_About this task_.
The answer must be every line of the records in which the string "time" appears.
Dataset content section start
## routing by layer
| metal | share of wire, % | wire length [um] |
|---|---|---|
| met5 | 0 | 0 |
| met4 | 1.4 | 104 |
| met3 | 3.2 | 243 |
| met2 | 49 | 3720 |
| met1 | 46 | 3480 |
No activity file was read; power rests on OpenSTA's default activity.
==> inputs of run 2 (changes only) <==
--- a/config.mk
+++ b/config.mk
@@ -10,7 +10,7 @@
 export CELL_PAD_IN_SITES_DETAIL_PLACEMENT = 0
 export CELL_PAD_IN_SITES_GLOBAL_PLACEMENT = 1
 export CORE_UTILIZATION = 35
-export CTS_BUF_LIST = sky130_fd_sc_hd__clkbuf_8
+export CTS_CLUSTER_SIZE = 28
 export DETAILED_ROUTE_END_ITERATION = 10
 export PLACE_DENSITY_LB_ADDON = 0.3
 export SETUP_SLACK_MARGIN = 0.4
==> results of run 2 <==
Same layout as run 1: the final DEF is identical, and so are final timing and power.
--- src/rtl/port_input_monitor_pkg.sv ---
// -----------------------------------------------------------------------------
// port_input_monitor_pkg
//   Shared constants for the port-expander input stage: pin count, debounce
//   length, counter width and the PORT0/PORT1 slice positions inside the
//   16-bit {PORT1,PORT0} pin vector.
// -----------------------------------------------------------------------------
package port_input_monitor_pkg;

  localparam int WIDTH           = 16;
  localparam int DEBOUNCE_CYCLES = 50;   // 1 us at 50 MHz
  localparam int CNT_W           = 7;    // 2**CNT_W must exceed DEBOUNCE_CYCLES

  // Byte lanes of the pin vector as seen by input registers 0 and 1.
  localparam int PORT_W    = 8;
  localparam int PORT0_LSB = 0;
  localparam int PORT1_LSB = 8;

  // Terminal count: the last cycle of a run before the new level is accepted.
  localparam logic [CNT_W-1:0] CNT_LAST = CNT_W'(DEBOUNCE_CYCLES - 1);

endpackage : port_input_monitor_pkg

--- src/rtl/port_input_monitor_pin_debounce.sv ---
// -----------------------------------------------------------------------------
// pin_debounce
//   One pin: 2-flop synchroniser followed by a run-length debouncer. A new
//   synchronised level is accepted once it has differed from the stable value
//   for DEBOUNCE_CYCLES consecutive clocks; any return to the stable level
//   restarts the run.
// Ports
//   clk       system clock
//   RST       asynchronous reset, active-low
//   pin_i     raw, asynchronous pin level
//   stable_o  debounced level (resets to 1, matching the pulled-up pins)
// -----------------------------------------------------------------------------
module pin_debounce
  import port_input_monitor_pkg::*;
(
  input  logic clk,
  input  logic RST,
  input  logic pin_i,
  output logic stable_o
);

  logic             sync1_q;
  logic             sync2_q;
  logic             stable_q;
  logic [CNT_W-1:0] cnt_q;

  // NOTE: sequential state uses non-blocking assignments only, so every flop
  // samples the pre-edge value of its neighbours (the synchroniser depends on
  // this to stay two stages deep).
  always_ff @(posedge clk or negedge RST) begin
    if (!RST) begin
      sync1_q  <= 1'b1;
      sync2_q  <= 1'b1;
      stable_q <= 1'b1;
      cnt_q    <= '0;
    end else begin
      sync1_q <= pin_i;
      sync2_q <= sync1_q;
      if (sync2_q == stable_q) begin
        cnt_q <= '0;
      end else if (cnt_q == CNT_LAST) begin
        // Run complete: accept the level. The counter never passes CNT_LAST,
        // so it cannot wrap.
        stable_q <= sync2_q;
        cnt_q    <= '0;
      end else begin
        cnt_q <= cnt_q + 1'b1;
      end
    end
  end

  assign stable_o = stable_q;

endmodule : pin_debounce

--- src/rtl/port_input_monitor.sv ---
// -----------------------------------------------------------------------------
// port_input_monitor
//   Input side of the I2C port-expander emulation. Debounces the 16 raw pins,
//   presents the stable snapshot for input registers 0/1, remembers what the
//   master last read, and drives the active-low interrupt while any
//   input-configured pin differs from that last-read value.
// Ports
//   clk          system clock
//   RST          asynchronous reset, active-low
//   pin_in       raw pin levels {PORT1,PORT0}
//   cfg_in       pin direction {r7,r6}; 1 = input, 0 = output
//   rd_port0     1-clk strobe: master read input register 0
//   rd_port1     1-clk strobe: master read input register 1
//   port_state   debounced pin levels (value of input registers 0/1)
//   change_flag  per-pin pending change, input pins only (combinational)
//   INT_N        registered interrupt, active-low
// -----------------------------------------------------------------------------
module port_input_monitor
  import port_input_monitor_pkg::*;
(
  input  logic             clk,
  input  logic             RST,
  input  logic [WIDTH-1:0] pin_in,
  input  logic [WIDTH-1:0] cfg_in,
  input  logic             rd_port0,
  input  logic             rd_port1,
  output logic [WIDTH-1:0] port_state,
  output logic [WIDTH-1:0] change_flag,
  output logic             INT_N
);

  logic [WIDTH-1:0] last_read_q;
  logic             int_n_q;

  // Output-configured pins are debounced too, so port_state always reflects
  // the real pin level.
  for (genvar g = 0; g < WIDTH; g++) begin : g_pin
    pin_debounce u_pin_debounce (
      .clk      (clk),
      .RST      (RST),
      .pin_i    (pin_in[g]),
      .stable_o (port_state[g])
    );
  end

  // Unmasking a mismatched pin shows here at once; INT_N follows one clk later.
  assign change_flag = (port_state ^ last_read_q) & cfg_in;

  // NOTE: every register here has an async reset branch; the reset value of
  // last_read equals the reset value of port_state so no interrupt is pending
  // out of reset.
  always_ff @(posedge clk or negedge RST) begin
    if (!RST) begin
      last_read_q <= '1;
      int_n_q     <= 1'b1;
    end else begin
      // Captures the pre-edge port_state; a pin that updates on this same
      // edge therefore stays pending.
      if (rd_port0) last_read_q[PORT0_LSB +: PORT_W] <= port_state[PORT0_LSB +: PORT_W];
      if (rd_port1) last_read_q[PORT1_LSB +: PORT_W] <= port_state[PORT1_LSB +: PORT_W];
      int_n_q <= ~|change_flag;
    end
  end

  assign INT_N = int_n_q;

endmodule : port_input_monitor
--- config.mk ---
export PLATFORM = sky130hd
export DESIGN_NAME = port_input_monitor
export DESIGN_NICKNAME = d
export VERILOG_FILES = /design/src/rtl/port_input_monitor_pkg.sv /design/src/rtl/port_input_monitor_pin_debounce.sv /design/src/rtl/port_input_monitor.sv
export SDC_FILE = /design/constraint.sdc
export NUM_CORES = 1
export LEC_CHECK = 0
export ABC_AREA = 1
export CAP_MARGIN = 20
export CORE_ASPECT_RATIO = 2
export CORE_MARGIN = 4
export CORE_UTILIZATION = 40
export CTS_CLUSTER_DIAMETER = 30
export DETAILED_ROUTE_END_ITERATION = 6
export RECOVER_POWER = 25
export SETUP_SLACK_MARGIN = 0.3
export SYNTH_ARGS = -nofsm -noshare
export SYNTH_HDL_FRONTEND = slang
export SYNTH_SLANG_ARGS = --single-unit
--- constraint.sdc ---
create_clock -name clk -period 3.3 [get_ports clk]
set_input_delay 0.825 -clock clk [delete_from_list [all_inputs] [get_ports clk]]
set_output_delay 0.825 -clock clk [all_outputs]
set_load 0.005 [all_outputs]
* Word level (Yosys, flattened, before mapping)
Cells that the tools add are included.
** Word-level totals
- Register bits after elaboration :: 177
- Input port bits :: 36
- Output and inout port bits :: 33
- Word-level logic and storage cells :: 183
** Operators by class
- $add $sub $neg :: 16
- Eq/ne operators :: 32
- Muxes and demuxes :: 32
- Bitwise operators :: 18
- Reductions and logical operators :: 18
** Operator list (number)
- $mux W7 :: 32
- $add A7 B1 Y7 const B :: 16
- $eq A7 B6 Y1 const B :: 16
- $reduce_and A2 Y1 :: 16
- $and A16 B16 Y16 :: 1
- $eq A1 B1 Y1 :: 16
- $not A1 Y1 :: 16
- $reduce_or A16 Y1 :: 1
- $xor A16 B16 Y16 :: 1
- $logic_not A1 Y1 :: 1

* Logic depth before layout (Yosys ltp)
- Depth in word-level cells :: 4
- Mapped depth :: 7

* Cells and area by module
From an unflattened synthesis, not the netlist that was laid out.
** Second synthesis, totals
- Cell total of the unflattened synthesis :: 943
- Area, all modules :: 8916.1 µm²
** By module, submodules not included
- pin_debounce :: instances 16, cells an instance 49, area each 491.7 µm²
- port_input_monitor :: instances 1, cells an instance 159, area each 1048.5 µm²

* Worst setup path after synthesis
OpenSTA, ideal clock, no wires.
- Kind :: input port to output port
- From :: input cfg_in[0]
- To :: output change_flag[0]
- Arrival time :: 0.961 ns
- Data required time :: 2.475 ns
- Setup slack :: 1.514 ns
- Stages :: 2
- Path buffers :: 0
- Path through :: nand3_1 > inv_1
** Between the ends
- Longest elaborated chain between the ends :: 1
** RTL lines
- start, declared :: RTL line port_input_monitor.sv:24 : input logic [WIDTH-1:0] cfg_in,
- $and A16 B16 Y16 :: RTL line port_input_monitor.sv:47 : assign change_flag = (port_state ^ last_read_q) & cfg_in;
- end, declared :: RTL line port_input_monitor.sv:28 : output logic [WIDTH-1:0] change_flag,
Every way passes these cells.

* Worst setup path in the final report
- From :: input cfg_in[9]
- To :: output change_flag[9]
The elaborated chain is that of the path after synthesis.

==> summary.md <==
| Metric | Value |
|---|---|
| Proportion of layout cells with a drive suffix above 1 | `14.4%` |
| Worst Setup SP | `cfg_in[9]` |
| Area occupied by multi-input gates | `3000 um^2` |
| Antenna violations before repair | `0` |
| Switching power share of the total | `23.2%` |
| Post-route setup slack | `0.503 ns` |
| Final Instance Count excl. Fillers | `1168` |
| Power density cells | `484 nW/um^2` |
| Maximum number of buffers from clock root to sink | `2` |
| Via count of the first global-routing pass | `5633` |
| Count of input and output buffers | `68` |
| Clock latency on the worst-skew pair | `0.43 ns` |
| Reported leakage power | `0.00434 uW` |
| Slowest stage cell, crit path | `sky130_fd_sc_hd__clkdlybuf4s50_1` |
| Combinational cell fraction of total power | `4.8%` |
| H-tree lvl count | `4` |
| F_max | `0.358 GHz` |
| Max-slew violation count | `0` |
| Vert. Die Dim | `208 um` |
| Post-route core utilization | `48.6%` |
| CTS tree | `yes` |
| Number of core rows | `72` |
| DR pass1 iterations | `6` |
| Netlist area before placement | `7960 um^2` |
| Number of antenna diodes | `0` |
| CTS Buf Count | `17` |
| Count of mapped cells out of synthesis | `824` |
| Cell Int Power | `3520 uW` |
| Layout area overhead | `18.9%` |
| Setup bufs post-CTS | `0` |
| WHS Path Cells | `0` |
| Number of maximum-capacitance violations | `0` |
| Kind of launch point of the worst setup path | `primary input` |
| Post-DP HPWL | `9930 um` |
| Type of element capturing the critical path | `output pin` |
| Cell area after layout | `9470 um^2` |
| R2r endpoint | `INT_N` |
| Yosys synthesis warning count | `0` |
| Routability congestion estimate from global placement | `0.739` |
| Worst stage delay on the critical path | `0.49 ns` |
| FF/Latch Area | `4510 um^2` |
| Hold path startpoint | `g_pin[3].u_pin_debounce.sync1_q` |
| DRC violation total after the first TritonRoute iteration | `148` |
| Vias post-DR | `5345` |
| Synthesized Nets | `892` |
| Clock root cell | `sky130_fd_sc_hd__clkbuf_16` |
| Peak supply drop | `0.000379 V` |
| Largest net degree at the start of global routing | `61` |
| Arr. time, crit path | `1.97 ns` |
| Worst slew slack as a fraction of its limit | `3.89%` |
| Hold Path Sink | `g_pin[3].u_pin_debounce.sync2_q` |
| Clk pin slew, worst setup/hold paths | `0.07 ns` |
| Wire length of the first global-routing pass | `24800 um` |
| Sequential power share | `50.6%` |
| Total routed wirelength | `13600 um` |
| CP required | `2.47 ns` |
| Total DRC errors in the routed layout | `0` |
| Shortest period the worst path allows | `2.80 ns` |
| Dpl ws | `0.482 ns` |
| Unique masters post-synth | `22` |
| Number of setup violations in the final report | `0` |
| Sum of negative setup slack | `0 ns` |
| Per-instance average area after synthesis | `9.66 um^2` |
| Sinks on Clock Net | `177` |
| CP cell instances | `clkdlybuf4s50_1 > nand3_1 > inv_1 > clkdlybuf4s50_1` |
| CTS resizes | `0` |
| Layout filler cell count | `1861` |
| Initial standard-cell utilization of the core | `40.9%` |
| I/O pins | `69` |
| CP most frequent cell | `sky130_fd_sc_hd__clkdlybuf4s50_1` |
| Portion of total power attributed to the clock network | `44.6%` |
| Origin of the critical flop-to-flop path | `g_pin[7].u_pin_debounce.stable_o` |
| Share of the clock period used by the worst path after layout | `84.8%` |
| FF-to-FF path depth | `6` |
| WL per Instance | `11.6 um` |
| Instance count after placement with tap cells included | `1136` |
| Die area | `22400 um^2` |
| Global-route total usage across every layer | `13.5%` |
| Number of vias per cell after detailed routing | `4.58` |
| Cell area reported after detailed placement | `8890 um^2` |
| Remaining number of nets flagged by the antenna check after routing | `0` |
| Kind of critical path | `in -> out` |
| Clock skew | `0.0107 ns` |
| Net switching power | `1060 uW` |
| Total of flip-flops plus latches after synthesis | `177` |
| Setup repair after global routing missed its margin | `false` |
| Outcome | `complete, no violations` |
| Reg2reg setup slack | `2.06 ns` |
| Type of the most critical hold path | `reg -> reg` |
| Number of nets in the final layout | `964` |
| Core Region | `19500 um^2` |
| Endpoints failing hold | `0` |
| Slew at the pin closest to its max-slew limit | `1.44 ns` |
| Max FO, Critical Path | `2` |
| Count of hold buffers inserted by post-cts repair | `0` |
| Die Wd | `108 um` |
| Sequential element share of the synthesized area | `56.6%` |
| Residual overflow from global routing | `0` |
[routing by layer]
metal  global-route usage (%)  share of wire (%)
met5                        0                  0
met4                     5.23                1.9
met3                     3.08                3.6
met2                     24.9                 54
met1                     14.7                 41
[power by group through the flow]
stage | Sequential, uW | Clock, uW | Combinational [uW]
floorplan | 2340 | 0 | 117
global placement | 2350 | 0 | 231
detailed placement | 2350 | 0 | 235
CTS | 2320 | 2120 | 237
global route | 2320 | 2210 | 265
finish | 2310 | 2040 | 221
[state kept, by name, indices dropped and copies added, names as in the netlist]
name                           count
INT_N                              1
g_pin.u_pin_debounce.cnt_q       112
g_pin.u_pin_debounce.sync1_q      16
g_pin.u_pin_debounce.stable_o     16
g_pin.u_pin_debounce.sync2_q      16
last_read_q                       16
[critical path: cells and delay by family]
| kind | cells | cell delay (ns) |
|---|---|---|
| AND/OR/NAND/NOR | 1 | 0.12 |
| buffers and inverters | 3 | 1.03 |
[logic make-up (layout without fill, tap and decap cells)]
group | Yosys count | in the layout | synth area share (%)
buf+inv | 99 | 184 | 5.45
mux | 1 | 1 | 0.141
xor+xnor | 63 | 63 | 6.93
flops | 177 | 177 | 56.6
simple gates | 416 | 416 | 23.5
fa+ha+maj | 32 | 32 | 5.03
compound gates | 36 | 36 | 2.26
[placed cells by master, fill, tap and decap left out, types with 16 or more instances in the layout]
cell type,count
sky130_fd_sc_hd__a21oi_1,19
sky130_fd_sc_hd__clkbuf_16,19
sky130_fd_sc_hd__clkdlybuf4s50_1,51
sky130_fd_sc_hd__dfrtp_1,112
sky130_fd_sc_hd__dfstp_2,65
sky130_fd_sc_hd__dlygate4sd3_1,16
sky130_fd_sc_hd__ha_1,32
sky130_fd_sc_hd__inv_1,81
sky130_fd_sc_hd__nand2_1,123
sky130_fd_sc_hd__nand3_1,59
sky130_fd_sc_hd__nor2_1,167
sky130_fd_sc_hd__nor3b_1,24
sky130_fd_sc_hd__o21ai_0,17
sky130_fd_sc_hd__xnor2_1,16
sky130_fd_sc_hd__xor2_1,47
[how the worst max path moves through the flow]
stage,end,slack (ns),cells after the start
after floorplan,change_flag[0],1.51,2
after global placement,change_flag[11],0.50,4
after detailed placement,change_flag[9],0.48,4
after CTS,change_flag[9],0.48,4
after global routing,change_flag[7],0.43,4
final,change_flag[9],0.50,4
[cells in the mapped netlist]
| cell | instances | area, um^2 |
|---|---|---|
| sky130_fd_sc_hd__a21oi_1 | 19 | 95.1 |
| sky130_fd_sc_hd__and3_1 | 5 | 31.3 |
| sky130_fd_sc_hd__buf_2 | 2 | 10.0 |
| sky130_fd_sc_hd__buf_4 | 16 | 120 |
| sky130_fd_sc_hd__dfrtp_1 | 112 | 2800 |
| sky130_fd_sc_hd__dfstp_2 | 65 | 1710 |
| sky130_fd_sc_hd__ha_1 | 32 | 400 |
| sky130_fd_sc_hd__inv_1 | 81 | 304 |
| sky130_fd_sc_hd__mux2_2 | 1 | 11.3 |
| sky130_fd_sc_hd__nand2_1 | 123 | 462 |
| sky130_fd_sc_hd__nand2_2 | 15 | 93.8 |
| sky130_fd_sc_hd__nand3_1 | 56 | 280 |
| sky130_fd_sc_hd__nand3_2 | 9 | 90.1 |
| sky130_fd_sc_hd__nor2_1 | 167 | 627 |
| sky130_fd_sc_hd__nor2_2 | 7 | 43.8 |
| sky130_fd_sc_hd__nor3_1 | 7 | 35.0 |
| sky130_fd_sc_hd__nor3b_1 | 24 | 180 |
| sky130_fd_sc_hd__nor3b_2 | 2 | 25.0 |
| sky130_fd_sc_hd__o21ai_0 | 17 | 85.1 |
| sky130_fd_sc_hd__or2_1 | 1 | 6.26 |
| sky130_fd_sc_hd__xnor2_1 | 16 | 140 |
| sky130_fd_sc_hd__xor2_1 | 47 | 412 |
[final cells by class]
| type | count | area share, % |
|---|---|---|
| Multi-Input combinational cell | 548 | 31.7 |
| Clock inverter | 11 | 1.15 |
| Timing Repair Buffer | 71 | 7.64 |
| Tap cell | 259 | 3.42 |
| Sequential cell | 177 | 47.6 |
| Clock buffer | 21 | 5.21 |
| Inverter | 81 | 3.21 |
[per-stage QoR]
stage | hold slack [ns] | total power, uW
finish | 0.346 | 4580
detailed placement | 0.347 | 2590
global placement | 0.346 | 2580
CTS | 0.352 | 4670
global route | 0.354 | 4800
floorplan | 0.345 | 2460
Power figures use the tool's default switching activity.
Dataset content section end
_Expected answer_.
- Arrival time :: 0.961 ns
- Data required time :: 2.475 ns
| Arr. time, crit path | `1.97 ns` |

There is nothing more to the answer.